Objective-C: When to know that you are abusing the

2019-07-22 03:31发布

问题:

So my clients iphone app has balloned from 5 or so classes to over 25 in the last few weeks. With such a large (for the iphone anyway) class structure I've been utilizing the Singleton class for accessing global variables. The problem is that whenever I need to access a variable outside of the class I'm working on, I have a choice of either modifying the code to pass a reference to the variable or just throw it in the singleton. Of course throwing it in the singleton is a lot less code and effort, however, now the singleton is beginning to look like a mish-mosh of unrelated globals.

My question is how appropriate is it to maintain a large singleton object with unrelated global vars and what is generally the "best practice" way of sharing data across classes in a "non-trivial" iphone app?

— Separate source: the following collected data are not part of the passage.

--- src/rtl/pipeline_stall_controller.sv ---
// ---------------------------------------------------------------------------
// pipeline_stall_controller
//
// Hazard and stall controller for a five-stage in-order pipeline. It handles
// three situations:
//   * Data-memory miss: the whole pipeline freezes in RUN, and then in MEM_WAIT,
//     until memory reports ready.
//   * Load-use hazard: PC and IF/ID hold, and a bubble is inserted into ID/EX.
//   * Taken branch: IF/ID is cleared, but only in cycles where IF/ID is
//     actually written.
//
// Priority is memory miss > load-use > branch.
//
// A taken branch that is parked in ID during a stall is flushed in the first
// cycle the stall releases. This falls out of gating IF_Flush_o with
// IF_ID_Write_o.
//
// Optional feature (macro STALL_PERF_COUNTER_EN):
//   defined   : Stall_Count_o counts clock edges where PCWrite_o=0
//               (saturating).
//   undefined : Stall_Count_o is tied to zero and no counter register exists.
//
// Ports
//   clk_i               in   pipeline clock, rising edge
//   rst_i               in   asynchronous reset, active-low
//   ID_EX_MemRead_i     in   instruction in EX is a load
//   IF_ID_RegisterRs1_i in   rs1 of the instruction in ID
//   IF_ID_RegisterRs2_i in   rs2 of the instruction in ID
//   ID_EX_RegisterRd_i  in   rd of the instruction in EX
//   Branch_Taken_i      in   branch in ID resolved taken
//   DMem_Req_i          in   MEM stage issues a data-memory access
//   DMem_Ready_i        in   data memory completed the access
//   PCWrite_o           out  PC update enable
//   IF_ID_Write_o       out  IF/ID write enable
//   ID_EX_Write_o       out  ID/EX write enable
//   EX_MEM_Write_o      out  EX/MEM write enable
//   Flush_o             out  bubble (zeroed control) into ID/EX
//   IF_Flush_o          out  clear IF/ID to a NOP
//   Mem_Timeout_o       out  sticky: a memory wait hit the 255-cycle limit
//   Stall_Count_o       out  stall cycle count (0 unless STALL_PERF_COUNTER_EN)
// ---------------------------------------------------------------------------
module pipeline_stall_controller (
    input  logic        clk_i,
    input  logic        rst_i,
    input  logic        ID_EX_MemRead_i,
    input  logic [4:0]  IF_ID_RegisterRs1_i,
    input  logic [4:0]  IF_ID_RegisterRs2_i,
    input  logic [4:0]  ID_EX_RegisterRd_i,
    input  logic        Branch_Taken_i,
    input  logic        DMem_Req_i,
    input  logic        DMem_Ready_i,
    output logic        PCWrite_o,
    output logic        IF_ID_Write_o,
    output logic        ID_EX_Write_o,
    output logic        EX_MEM_Write_o,
    output logic        Flush_o,
    output logic        IF_Flush_o,
    output logic        Mem_Timeout_o,
    output logic [31:0] Stall_Count_o
);

    typedef enum logic {
        RUN      = 1'b0,
        MEM_WAIT = 1'b1
    } state_t;

    state_t     state;
    state_t     state_next;
    logic [7:0] wait_cnt;
    logic       timeout_q;
    logic       load_use;
    logic       mem_miss;
    logic       timeout_now;

    // x0 is hardwired to zero, so a load targeting it can never create a hazard.
    assign load_use = ID_EX_MemRead_i
                    && (ID_EX_RegisterRd_i != 5'd0)
                    && ((ID_EX_RegisterRd_i == IF_ID_RegisterRs1_i)
                        || (ID_EX_RegisterRd_i == IF_ID_RegisterRs2_i));

    assign mem_miss = DMem_Req_i && !DMem_Ready_i;

    // State register
    always_ff @(posedge clk_i or negedge rst_i) begin
        if (!rst_i) begin
            state <= RUN;
        end else begin
            state <= state_next;
        end
    end

    // Next-state logic and enable generation
    always_comb begin
        state_next     = state;
        PCWrite_o      = 1'b0;
        IF_ID_Write_o  = 1'b0;
        ID_EX_Write_o  = 1'b0;
        EX_MEM_Write_o = 1'b0;
        Flush_o        = 1'b0;

        // While reset is held, every enable stays at its zero default.
        if (rst_i) begin
            case (state)
                RUN: begin
                    if (mem_miss) begin
                        // Full freeze starts in the miss cycle itself.
                        state_next = MEM_WAIT;
                    end else if (load_use) begin
                        // Hold PC and IF/ID, and let EX/MEM drain.
                        ID_EX_Write_o  = 1'b1;
                        EX_MEM_Write_o = 1'b1;
                        Flush_o        = 1'b1;
                    end else begin
                        PCWrite_o      = 1'b1;
                        IF_ID_Write_o  = 1'b1;
                        ID_EX_Write_o  = 1'b1;
                        EX_MEM_Write_o = 1'b1;
                    end
                end
                MEM_WAIT: begin
                    // Ready releases unconditionally. Any new miss presented in
                    // the release cycle is picked up from RUN on the next cycle.
                    if (DMem_Ready_i) begin
                        PCWrite_o      = 1'b1;
                        IF_ID_Write_o  = 1'b1;
                        ID_EX_Write_o  = 1'b1;
                        EX_MEM_Write_o = 1'b1;
                        state_next     = RUN;
                    end
                end
            endcase
        end

        // A held branch is flushed as soon as IF/ID is written again.
        IF_Flush_o = IF_ID_Write_o && Branch_Taken_i;
    end

    // Wait counter: cleared on entry to MEM_WAIT, saturates at 255.
    always_ff @(posedge clk_i or negedge rst_i) begin
        if (!rst_i) begin
            wait_cnt <= 8'd0;
        end else if ((state == RUN) && (state_next == MEM_WAIT)) begin
            wait_cnt <= 8'd0;
        end else if ((state == MEM_WAIT) && (wait_cnt != 8'hFF)) begin
            wait_cnt <= wait_cnt + 8'd1;
        end
    end

    assign timeout_now = (state == MEM_WAIT) && (wait_cnt == 8'hFF) && !DMem_Ready_i;

    // Timeout flag: sticky until reset.
    // The flag reports in the same cycle the limit is reached; timeout_q then
    // holds it for all later cycles.
    always_ff @(posedge clk_i or negedge rst_i) begin
        if (!rst_i) begin
            timeout_q <= 1'b0;
        end else if (timeout_now) begin
            timeout_q <= 1'b1;
        end
    end

    assign Mem_Timeout_o = timeout_q || timeout_now;

`ifdef STALL_PERF_COUNTER_EN
    logic [31:0] stall_cnt;

    // Stall counter: one count per edge with the PC held.
    always_ff @(posedge clk_i or negedge rst_i) begin
        if (!rst_i) begin
            stall_cnt <= 32'd0;
        end else if (!PCWrite_o && (stall_cnt != 32'hFFFF_FFFF)) begin
            stall_cnt <= stall_cnt + 32'd1;
        end
    end

    assign Stall_Count_o = stall_cnt;
`else
    assign Stall_Count_o = 32'd0;
`endif

endmodule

Many thanks in advance for your advice!

回答1:

I have done a detailed analysis of this problem in the context of a decoupled design. I'll try to summarize my points:

  1. If your Singleton carries a significant global state, don’t use Singleton. This includes persistent storage such as Databases, Files etc.
  2. In cases, where dependency on a Singleton Object is not obvious by the classes name, the dependency should be injected. The need to inject Singleton Instances into classes proves a wrong usage of the pattern (see point 1).
  3. A Singleton’s life-cycle is assumed to be the same as the application’s. Most Singleton implementations are using a lazy-load mechanism to instantiate themselves. This is trivial and their life-cycle is unlikely to change, or else you shouldn’t use Singleton.


回答2:

In general, you shouldn't need many singletons or globals in a project. You didn't give much information on what you're actually doing, though. They're a smell, they're not forbidden.

You may want to look into other approaches. E.g. implement a protocol shared by these classes to transfer certain bits of data across as needed (everyone gets their own copy then), or use bindings/KVO to keep the values synched between these classes.

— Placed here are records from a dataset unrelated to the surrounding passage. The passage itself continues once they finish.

**src/rtl/alu_pkg.sv**
```systemverilog
// Shared ALU definitions: funct codes for the multiply/move-from commands and
// the multiplier control states. The ALU top level and the bench use them too.
package alu_pkg;

  localparam logic [5:0] FUNCT_MULTU = 6'd25;
  localparam logic [5:0] FUNCT_MULT  = 6'd24;
  localparam logic [5:0] FUNCT_MFHI  = 6'd16;
  localparam logic [5:0] FUNCT_MFLO  = 6'd18;

  typedef enum logic [1:0] {
    StIdle = 2'd0,
    StBusy = 2'd1,
    StHold = 2'd2
  } mult_state_e;

endpackage

```
**src/rtl/shift_add_core.sv**
```systemverilog
// Iterative shift-add datapath: multiplicand, 64-bit product register, 33-bit
// adder and iteration counter. load_i seeds a new multiply, step_i runs one
// iteration, last_o flags that the current step is the final one.
module shift_add_core #(
  parameter int unsigned WIDTH = 32
) (
  input  logic                 clk_i,
  input  logic                 reset_i,
  input  logic                 load_i,
  input  logic                 step_i,
  input  logic [WIDTH-1:0]     a_i,
  input  logic [WIDTH-1:0]     b_i,
  output logic                 last_o,
  output logic [2*WIDTH-1:0]   prod_next_o
);

  localparam int unsigned CntW = (WIDTH > 1) ? $clog2(WIDTH) : 1;

  logic [WIDTH-1:0]   mcand_q;
  logic [2*WIDTH-1:0] prod_q, prod_d;
  logic [CntW-1:0]    cnt_q;
  logic [WIDTH:0]     sum;

  // One iteration: conditional add into the upper half (carry kept), then shift right.
  always_comb begin
    sum    = {1'b0, prod_q[2*WIDTH-1:WIDTH]} + (prod_q[0] ? {1'b0, mcand_q} : '0);
    prod_d = {sum, prod_q[WIDTH-1:1]};
  end

  assign prod_next_o = prod_d;
  assign last_o      = (cnt_q == CntW'(WIDTH - 1));

  // Datapath registers: seed on load, advance on step, cleared by reset.
  always_ff @(posedge clk_i) begin
    if (reset_i) begin
      mcand_q <= '0;
      prod_q  <= '0;
      cnt_q   <= '0;
    end else if (load_i) begin
      mcand_q <= a_i;
      prod_q  <= {{WIDTH{1'b0}}, b_i};
      cnt_q   <= '0;
    end else if (step_i) begin
      prod_q  <= prod_d;
      cnt_q   <= cnt_q + 1'b1;
    end
  end

endmodule

```
**src/rtl/multu_hilo_unit.sv**
```systemverilog
// Sequential unsigned multiplier with HI/LO result registers and a registered
// MFHI/MFLO read port. Optional macro MULTU_SIGNED_EN adds signed MULT (funct 24).
module multu_hilo_unit
  import alu_pkg::*;
#(
  parameter int unsigned WIDTH = 32
) (
  input  logic             clk,
  input  logic             reset,
  input  logic [WIDTH-1:0] dataA,
  input  logic [WIDTH-1:0] dataB,
  input  logic [5:0]       Signal,
  output logic [WIDTH-1:0] Output,
  output logic             busy,
  output logic             done
);

  mult_state_e state_q, state_d;

  logic               start_cmd, start_neg;
  logic [WIDTH-1:0]   op_a, op_b;
  logic               core_load, core_step, core_last, commit;
  logic [2*WIDTH-1:0] core_prod, result;
  logic [WIDTH-1:0]   hi_q, lo_q, out_q;
  logic               done_q, neg_q;

  // Start decode; signed MULT feeds magnitudes to the core and remembers the sign.
  always_comb begin
    start_cmd = (Signal == FUNCT_MULTU);
    start_neg = 1'b0;
    op_a      = dataA;
    op_b      = dataB;
`ifdef MULTU_SIGNED_EN
    if (Signal == FUNCT_MULT) begin
      start_cmd = 1'b1;
      start_neg = dataA[WIDTH-1] ^ dataB[WIDTH-1];
      op_a      = dataA[WIDTH-1] ? (~dataA + 1'b1) : dataA;
      op_b      = dataB[WIDTH-1] ? (~dataB + 1'b1) : dataB;
    end
`endif
  end

  // State register.
  always_ff @(posedge clk) begin
    if (reset) state_q <= StIdle;
    else       state_q <= state_d;
  end

  // Next state; HOLD waits for the start command to drop so it cannot re-trigger.
  always_comb begin
    state_d = state_q;
    unique case (state_q)
      StIdle:  if (start_cmd) state_d = StBusy;
      StBusy:  if (core_last) state_d = StHold;
      StHold:  if (!start_cmd) state_d = StIdle;
      default: state_d = StIdle;
    endcase
  end

  // FSM outputs: core handshakes and commit strobe.
  always_comb begin
    core_load = (state_q == StIdle) && start_cmd;
    core_step = (state_q == StBusy);
    commit    = core_step && core_last;
    busy      = (state_q == StBusy);
  end

  shift_add_core #(
    .WIDTH(WIDTH)
  ) u_core (
    .clk_i      (clk),
    .reset_i    (reset),
    .load_i     (core_load),
    .step_i     (core_step),
    .a_i        (op_a),
    .b_i        (op_b),
    .last_o     (core_last),
    .prod_next_o(core_prod)
  );

  assign result = neg_q ? (~core_prod + 1'b1) : core_prod;

  // HI/LO commit, done pulse and registered read mux; reads see pre-edge HI/LO.
  always_ff @(posedge clk) begin
    if (reset) begin
      hi_q   <= '0;
      lo_q   <= '0;
      out_q  <= '0;
      done_q <= 1'b0;
      neg_q  <= 1'b0;
    end else begin
      done_q <= commit;
      if (core_load) neg_q <= start_neg;
      if (commit) begin
        hi_q <= result[2*WIDTH-1:WIDTH];
        lo_q <= result[WIDTH-1:0];
      end
      if (Signal == FUNCT_MFHI)      out_q <= hi_q;
      else if (Signal == FUNCT_MFLO) out_q <= lo_q;
      else                           out_q <= '0;
    end
  end

  assign Output = out_q;
  assign done   = done_q;

endmodule

```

If you get a mish-mash in a class, it is time to split that class into several classes. If you get lots of small one-ivar-classes that are only used by one or two classes, it's probably better to merge it back into one of these, or to take all the features of these three classes and split them up differently.

Also keep in mind that you don't need to have a singleton. A class already is an (meta-)object of which one instance already exists, so you can just use a class method without an instance. The main motivation for using a Singleton instance over a class is that you can replace a singleton with an instance of its subclass without code written against the superclass having to know (e.g. NeXT probably had different NSWorkspace subclasses for different file systems or platforms).



回答3:

Something you might consider is just putting these values in a dictionary that's owned by the application delegate. What kinds of things are you storing?



回答4:

Apple/NeXT defined numerous singletons, each with its own focus, and usually referred to as a "manager" of something. In some cases, such as NSWorkspace, it would seem that they had trouble figuring this out for themselves.